Thornton’s ruling on jurisdiction was striking because he had rejected a previous motion by Lewis and Tein to dismiss the malpractice case. But this time, Thornton changed his mind after U.S. District Judge Marcia Cooke ruled in September that the Miccosukee’s federal racketeering case against Lewis and Tein, former tribe general counsel Dexter Lehtinen and Cypress did not belong in federal court. The tribe has accused Cypress of embezzling $26 million.
But unlike Cooke, Thornton went the extra distance and ruled on the merits of the tribe’s malpractice case, which had accused Lewis and Tein of fraud, breach of fiduciary duty, excessive billing and conflicts of interest while representing the Miccosukees and some members on tax matters and other personal litigation.
In his ruling, Thornton focused on a controversial civil case that Lewis and Tein handled for two Miccosukee Tribe members, who were held liable in a 2009 trial for the death of a woman in a fatal car-crash collision on the Tamiami Trail.

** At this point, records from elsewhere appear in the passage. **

==> src/hdl/tsp_queue.sv <==
// ----------------------------------------------------------------------------
// tsp_queue
// Four-entry queue between the classifier and the arithmetic engine.
// ----------------------------------------------------------------------------
module tsp_queue (
   input  logic                   clock,
   input  logic                   reset,
   input  logic                   push,
   input  tsp_pkg::tick_item_type push_item,
   output logic                   full,
   input  logic                   pop,
   output tsp_pkg::tick_item_type pop_item,
   output logic                   empty
);
   import tsp_pkg::*;

   tick_item_type slot_ff [4];
   logic [1:0]    wr_ptr_ff, wr_ptr_in;
   logic [1:0]    rd_ptr_ff, rd_ptr_in;
   logic [2:0]    count_ff,  count_in;

   assign full     = (count_ff == 3'd4);
   assign empty    = (count_ff == 3'd0);
   assign pop_item = slot_ff[rd_ptr_ff];

   always_comb begin
      wr_ptr_in = push ? wr_ptr_ff + 2'd1 : wr_ptr_ff;
      rd_ptr_in = pop  ? rd_ptr_ff + 2'd1 : rd_ptr_ff;
      count_in  = count_ff + {2'b0, push} - {2'b0, pop};
   end

   always_ff @(posedge clock) begin
      if (reset) begin
         wr_ptr_ff <= '0;
         rd_ptr_ff <= '0;
         count_ff  <= '0;
      end else begin
         wr_ptr_ff <= wr_ptr_in;
         rd_ptr_ff <= rd_ptr_in;
         count_ff  <= count_in;
      end
   end

   always_ff @(posedge clock) begin
      if (push) begin
         slot_ff[wr_ptr_ff] <= push_item;
      end
   end

endmodule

In June, Thornton’s colleague on the circuit bench, Dresnick, had ordered the Miccosukee Tribe to pay an outstanding $3.2 million judgment to the victim’s husband, Carlos Bermudez, and his son, Mathew, who were represented by attorney Ramon Rodriguez.
They have been waiting more than four years to collect the judgment from a Miccosukee woman and her father. Tammy Gwen Billie was behind the wheel of an uninsured car, owned by her dad, when she crashed and killed 30-year-old Liliana Bermudez in 1998.
The fight over who would pay the judgment arose because Billie and her father, who were represented by Lewis and Tein, maintained they had no money to pay the jury award.
Dresnick, the judge, ordered the Miccosukee Tribe to pay the award after learning that it had paid $3.1 million in legal fees to Lewis and Tein for the defense.
In April, Dresnick also slapped the two lawyers with a $50,000 fine, after deciding he had originally sanctioned them too little for a post-judgment violation over their failure to promptly turn over certain financial records of their two Miccosukee clients.
Dresnick said he was “shocked” and “flabbergasted” by the $3.1 million in fees charged by Lewis and Tein in the fatal car-crash case.
But the judge also found that Lewis, a former U.S. attorney in Miami, and Tein, an ex-federal prosecutor in his office, did not commit perjury or make any misrepresentations after they had testified in fall 2011 that their two clients actually paid their legal fees — not the Miccosukee Tribe.
Both defense lawyers had told the judge back then that any fine would come out of their pockets, not their clients' or the tribe's.
The source of the legal payments to Lewis and Tein carried significant weight.
If the funds came from the tribe as opposed to the legal team's clients, it meant there indeed was more than enough money available to pay the outstanding 2009 civil judgment.
Now, the Miccosukee Tribe is on the hook for that judgment, which, with interest, totals more $4 million.